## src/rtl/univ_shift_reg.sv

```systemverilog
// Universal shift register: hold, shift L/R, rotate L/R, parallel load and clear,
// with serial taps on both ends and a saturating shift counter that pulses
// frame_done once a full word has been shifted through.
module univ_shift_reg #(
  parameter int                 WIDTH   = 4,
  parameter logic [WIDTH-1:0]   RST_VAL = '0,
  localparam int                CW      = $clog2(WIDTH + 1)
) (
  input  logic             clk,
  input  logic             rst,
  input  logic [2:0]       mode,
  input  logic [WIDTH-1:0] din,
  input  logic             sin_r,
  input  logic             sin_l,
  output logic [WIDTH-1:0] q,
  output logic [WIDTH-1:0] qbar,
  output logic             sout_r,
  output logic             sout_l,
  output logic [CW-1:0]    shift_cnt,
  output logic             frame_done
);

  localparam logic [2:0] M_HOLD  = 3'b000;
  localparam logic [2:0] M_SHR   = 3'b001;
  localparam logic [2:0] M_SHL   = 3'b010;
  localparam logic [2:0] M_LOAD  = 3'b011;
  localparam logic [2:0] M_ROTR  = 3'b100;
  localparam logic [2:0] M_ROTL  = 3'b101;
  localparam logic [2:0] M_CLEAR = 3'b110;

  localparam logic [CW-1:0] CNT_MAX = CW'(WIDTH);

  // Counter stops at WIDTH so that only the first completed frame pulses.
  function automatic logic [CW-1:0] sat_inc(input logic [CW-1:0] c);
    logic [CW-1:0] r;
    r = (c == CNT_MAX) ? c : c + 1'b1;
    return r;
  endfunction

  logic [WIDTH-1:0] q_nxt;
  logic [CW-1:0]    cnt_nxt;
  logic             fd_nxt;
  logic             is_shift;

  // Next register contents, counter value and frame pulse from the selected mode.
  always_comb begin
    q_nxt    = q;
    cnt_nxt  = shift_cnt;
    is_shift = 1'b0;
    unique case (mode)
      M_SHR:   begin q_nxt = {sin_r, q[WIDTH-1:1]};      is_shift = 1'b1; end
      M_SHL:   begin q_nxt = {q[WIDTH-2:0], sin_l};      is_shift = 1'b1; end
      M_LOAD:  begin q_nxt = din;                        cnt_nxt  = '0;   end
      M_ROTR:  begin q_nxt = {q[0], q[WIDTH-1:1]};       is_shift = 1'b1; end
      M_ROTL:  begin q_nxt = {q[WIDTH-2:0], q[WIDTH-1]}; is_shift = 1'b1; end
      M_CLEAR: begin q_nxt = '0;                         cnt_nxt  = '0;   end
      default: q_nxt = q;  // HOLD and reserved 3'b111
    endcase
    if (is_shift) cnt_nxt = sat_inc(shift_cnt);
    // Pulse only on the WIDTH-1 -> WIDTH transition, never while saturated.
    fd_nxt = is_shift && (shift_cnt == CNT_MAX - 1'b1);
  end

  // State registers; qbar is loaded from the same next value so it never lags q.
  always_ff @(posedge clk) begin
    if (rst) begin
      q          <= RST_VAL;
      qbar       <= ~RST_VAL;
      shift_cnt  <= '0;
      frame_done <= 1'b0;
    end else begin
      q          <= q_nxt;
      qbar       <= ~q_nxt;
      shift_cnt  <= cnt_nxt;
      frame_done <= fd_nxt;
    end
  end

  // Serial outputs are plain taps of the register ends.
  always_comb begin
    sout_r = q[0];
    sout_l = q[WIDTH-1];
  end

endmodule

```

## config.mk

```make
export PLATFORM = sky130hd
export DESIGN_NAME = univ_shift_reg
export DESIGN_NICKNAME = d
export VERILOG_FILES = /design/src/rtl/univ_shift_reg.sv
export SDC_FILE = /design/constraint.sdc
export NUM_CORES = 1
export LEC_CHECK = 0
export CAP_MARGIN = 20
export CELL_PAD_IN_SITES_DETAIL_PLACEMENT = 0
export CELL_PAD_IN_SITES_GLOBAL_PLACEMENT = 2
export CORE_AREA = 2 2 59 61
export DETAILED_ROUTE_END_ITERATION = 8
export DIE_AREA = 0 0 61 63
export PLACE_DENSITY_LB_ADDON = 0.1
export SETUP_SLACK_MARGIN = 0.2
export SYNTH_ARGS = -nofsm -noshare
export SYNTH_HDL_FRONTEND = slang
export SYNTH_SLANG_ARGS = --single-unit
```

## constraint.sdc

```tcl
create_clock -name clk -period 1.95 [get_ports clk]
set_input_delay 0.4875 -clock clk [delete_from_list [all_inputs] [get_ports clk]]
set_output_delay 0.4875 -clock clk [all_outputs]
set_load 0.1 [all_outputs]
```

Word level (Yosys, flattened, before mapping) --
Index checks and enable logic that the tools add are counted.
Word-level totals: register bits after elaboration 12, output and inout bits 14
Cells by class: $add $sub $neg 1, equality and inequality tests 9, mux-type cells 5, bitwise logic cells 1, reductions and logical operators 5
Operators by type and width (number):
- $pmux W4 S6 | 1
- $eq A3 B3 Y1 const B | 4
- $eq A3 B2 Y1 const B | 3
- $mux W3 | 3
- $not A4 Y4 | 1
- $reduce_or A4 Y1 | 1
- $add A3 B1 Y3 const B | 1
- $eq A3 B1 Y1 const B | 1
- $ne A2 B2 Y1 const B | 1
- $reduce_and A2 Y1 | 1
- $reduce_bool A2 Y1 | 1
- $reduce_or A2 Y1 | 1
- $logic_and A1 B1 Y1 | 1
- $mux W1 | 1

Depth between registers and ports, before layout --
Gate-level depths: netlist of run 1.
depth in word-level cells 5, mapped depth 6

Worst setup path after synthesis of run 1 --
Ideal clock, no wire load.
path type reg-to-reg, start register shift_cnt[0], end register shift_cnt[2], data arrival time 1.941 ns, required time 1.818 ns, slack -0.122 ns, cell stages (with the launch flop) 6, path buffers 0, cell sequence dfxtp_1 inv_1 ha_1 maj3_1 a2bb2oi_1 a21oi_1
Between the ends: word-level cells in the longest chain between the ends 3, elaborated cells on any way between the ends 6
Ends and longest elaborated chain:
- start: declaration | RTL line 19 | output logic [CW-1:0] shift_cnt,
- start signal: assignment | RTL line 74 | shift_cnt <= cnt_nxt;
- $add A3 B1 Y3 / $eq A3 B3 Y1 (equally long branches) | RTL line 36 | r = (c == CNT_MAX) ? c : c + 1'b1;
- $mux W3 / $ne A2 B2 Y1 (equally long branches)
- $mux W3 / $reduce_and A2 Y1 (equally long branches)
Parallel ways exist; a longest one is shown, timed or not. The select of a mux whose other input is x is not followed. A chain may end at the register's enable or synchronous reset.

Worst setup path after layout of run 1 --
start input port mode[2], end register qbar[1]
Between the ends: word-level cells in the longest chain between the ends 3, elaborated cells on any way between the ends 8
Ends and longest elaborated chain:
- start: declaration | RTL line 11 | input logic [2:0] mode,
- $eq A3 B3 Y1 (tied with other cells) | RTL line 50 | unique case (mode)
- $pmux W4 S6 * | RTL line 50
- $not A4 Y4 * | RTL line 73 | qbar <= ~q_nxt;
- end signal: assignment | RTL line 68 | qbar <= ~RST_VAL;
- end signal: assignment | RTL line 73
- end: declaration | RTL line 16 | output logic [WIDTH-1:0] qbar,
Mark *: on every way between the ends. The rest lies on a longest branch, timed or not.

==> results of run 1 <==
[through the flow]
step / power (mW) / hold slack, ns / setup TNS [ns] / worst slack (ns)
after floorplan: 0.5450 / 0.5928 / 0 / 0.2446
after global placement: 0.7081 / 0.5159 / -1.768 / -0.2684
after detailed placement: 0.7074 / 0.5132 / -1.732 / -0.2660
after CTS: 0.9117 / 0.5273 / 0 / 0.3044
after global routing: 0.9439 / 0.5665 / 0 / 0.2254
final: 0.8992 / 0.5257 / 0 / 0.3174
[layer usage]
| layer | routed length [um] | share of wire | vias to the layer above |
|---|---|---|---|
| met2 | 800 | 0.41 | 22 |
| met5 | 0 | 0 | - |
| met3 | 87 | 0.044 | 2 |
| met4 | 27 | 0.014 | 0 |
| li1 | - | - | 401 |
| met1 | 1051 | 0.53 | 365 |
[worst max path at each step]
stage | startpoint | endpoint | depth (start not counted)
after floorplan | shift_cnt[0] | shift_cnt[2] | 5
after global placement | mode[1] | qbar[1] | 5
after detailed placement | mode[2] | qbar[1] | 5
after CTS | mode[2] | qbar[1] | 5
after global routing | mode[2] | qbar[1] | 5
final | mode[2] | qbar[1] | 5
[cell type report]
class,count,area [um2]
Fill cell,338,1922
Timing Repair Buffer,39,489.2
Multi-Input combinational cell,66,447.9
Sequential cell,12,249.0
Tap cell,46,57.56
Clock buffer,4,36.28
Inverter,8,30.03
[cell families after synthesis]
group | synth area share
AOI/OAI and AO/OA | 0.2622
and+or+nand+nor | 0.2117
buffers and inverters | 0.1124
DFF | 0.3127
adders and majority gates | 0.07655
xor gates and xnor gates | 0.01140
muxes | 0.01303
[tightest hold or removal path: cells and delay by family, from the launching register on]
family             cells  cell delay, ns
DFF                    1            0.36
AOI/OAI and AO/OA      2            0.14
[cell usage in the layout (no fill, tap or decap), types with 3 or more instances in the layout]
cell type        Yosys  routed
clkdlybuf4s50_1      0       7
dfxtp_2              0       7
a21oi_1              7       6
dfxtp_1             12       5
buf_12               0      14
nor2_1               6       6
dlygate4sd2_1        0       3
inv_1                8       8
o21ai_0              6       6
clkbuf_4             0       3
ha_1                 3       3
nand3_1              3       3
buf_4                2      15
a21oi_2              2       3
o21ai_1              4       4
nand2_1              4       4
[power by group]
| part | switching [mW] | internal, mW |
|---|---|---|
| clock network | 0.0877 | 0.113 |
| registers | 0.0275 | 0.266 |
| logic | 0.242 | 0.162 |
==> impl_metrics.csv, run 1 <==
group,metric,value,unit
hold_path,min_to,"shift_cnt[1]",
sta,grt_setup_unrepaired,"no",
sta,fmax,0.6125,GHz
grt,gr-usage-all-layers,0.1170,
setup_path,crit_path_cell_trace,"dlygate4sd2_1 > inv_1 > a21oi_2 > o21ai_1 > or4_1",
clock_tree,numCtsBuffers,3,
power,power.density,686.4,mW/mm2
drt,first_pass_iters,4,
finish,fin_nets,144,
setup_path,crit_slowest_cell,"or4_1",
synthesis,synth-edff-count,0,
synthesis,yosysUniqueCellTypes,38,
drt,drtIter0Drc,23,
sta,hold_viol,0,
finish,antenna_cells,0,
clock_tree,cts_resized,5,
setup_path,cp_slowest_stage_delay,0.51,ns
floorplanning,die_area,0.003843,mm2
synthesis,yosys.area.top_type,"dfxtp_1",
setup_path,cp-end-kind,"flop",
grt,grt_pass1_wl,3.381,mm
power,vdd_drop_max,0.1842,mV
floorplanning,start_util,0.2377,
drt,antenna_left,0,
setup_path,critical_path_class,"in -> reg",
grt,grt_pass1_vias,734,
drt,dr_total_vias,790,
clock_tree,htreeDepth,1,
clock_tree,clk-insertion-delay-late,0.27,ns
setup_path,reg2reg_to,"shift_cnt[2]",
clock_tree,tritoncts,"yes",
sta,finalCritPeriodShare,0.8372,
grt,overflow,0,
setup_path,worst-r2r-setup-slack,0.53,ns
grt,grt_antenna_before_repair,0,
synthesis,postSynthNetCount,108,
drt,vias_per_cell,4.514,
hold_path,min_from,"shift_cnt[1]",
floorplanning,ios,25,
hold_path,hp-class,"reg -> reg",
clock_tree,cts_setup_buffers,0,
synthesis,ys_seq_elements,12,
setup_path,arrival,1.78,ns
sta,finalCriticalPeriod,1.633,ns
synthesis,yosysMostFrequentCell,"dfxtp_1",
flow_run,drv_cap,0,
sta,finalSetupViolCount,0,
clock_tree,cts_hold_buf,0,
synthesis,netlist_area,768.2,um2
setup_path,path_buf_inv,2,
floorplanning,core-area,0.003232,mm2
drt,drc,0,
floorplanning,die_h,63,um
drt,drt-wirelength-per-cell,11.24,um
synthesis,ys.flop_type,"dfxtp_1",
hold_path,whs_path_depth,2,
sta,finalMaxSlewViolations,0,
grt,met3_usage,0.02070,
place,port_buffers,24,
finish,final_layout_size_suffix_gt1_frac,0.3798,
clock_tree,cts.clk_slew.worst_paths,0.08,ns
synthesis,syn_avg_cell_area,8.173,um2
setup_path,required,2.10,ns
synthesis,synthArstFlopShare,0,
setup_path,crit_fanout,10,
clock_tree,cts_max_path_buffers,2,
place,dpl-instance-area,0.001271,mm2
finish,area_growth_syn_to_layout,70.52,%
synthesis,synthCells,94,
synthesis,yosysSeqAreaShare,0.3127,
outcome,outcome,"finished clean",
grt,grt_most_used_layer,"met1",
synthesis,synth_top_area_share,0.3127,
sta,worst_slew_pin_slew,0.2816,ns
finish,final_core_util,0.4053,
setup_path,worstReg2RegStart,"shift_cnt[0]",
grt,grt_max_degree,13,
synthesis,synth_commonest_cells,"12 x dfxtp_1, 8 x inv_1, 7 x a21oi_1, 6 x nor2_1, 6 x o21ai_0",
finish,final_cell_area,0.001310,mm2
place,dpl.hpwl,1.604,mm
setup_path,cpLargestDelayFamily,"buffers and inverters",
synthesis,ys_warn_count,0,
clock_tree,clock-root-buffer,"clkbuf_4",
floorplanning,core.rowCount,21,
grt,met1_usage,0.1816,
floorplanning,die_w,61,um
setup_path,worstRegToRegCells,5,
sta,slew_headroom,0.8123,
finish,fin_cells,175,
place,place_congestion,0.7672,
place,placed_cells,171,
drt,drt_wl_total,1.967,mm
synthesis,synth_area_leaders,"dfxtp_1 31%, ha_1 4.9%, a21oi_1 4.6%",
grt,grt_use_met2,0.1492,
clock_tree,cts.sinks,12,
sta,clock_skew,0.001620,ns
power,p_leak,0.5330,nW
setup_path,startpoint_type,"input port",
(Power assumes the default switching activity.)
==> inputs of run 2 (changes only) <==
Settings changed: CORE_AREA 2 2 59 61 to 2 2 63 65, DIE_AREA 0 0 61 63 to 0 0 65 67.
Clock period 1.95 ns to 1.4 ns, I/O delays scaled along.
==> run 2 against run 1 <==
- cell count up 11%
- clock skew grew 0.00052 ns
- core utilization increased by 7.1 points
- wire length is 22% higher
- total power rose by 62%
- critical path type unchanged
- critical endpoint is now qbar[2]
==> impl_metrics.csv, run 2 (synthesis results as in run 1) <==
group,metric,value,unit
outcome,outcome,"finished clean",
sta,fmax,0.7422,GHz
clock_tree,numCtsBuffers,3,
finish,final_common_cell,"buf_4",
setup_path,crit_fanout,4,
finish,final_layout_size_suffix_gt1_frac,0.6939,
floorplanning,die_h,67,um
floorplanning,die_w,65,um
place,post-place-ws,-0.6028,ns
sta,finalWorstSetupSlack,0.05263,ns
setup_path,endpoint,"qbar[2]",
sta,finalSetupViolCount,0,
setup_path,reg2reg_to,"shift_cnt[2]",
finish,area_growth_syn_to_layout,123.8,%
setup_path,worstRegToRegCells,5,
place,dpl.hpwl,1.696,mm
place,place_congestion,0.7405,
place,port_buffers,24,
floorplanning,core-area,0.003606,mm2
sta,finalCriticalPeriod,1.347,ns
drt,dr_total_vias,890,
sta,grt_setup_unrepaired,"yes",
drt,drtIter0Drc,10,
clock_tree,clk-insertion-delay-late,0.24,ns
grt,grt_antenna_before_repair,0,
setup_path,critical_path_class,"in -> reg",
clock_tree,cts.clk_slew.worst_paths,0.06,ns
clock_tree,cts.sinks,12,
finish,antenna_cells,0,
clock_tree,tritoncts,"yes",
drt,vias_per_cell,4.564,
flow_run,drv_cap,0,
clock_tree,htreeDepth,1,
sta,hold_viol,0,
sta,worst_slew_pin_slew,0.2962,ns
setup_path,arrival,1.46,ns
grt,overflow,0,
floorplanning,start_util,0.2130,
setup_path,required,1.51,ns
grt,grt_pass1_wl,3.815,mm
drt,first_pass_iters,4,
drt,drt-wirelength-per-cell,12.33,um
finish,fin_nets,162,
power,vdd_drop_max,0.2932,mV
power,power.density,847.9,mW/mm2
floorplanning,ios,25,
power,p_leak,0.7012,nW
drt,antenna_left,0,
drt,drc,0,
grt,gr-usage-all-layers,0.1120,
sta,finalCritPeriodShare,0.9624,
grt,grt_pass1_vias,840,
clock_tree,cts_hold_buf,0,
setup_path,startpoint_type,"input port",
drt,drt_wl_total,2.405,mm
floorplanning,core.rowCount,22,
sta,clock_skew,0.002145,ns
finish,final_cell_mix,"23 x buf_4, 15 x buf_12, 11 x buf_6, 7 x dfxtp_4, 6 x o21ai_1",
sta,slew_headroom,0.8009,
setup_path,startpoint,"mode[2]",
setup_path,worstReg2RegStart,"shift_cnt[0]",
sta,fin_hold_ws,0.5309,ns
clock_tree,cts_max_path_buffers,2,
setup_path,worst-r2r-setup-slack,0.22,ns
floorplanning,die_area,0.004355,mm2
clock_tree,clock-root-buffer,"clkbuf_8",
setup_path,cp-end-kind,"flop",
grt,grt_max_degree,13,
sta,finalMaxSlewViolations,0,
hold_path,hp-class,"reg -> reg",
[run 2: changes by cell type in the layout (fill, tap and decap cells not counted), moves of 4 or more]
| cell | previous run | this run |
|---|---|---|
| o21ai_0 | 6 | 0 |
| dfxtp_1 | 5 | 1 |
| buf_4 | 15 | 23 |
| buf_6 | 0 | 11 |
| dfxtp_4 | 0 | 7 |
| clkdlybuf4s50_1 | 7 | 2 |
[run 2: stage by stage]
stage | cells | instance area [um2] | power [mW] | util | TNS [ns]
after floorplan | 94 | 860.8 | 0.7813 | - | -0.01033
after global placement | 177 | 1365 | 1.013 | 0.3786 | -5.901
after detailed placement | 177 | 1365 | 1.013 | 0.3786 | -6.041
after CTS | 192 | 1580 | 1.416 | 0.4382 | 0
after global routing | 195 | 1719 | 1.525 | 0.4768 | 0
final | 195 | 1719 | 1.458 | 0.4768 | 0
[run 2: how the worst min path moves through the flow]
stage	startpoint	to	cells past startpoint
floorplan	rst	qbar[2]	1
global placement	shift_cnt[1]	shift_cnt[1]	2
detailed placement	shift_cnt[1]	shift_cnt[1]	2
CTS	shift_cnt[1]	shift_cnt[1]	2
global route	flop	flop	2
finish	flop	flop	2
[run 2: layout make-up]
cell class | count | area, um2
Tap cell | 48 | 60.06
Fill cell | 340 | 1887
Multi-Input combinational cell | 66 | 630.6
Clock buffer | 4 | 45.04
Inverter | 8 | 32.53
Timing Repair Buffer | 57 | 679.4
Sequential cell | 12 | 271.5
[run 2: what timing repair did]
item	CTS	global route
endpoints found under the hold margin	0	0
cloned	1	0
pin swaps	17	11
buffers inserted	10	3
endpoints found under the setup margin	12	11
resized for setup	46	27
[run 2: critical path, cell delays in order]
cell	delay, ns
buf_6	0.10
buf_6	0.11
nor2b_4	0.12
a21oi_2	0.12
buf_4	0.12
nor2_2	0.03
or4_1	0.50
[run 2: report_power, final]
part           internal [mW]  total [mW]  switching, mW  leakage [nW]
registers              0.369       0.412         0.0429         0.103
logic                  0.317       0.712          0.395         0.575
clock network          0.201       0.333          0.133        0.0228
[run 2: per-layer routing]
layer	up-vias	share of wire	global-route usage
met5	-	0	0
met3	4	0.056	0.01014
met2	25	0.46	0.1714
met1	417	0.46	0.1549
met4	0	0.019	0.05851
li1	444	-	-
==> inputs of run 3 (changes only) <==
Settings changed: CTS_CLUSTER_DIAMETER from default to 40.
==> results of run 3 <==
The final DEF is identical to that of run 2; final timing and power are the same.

▬▬▬▬▬▬

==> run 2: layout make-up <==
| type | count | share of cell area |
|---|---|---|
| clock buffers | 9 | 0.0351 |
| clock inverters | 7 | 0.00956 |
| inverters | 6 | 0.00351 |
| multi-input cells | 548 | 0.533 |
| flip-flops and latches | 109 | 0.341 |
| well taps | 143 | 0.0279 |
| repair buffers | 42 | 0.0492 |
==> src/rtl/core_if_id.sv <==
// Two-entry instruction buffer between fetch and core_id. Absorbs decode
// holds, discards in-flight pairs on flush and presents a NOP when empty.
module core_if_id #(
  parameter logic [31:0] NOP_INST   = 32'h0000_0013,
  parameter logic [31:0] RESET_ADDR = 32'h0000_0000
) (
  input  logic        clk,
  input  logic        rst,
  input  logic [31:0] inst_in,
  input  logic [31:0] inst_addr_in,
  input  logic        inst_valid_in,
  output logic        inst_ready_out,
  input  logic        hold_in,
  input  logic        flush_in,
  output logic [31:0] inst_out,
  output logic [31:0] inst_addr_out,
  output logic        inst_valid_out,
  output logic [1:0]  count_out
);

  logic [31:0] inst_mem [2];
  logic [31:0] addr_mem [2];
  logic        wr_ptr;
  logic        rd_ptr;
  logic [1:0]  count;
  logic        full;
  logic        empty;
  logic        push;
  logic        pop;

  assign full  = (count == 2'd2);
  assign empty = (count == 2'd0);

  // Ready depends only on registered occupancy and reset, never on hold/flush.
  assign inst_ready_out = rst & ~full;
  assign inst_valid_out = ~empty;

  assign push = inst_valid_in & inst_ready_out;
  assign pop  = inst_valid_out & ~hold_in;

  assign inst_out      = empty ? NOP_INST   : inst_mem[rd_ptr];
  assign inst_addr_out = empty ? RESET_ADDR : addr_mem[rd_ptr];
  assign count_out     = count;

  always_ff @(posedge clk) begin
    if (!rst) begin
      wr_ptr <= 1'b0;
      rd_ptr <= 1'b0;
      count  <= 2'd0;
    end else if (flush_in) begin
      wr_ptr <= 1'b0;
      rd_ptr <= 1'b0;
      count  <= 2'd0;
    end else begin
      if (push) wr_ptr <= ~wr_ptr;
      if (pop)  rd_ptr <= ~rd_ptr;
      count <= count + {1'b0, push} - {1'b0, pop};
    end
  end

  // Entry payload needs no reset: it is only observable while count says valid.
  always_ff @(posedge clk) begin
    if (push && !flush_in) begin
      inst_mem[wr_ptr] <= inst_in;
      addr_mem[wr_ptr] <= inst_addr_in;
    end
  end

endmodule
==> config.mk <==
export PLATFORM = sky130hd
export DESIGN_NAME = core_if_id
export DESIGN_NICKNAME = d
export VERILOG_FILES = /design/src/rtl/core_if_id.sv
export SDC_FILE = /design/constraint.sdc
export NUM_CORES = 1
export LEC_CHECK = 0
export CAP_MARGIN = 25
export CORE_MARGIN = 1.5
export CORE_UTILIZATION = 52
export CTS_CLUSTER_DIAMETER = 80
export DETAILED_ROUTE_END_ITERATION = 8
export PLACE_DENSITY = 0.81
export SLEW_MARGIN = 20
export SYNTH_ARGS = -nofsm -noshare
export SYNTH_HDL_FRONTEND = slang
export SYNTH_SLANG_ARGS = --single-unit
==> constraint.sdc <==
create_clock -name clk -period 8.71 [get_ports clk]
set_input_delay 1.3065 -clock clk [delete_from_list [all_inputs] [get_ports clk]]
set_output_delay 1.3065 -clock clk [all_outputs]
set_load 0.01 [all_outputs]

▬▬▬▬▬▬

__TASK__
Every line from the line containing "548 | 0.533 |" through the line containing "143 | 0.0279 |" in the records above must be retyped exactly. Leave out the rest.

__FINISHED EXERCISE__
| multi-input cells | 548 | 0.533 |
| flip-flops and latches | 109 | 0.341 |
| well taps | 143 | 0.0279 |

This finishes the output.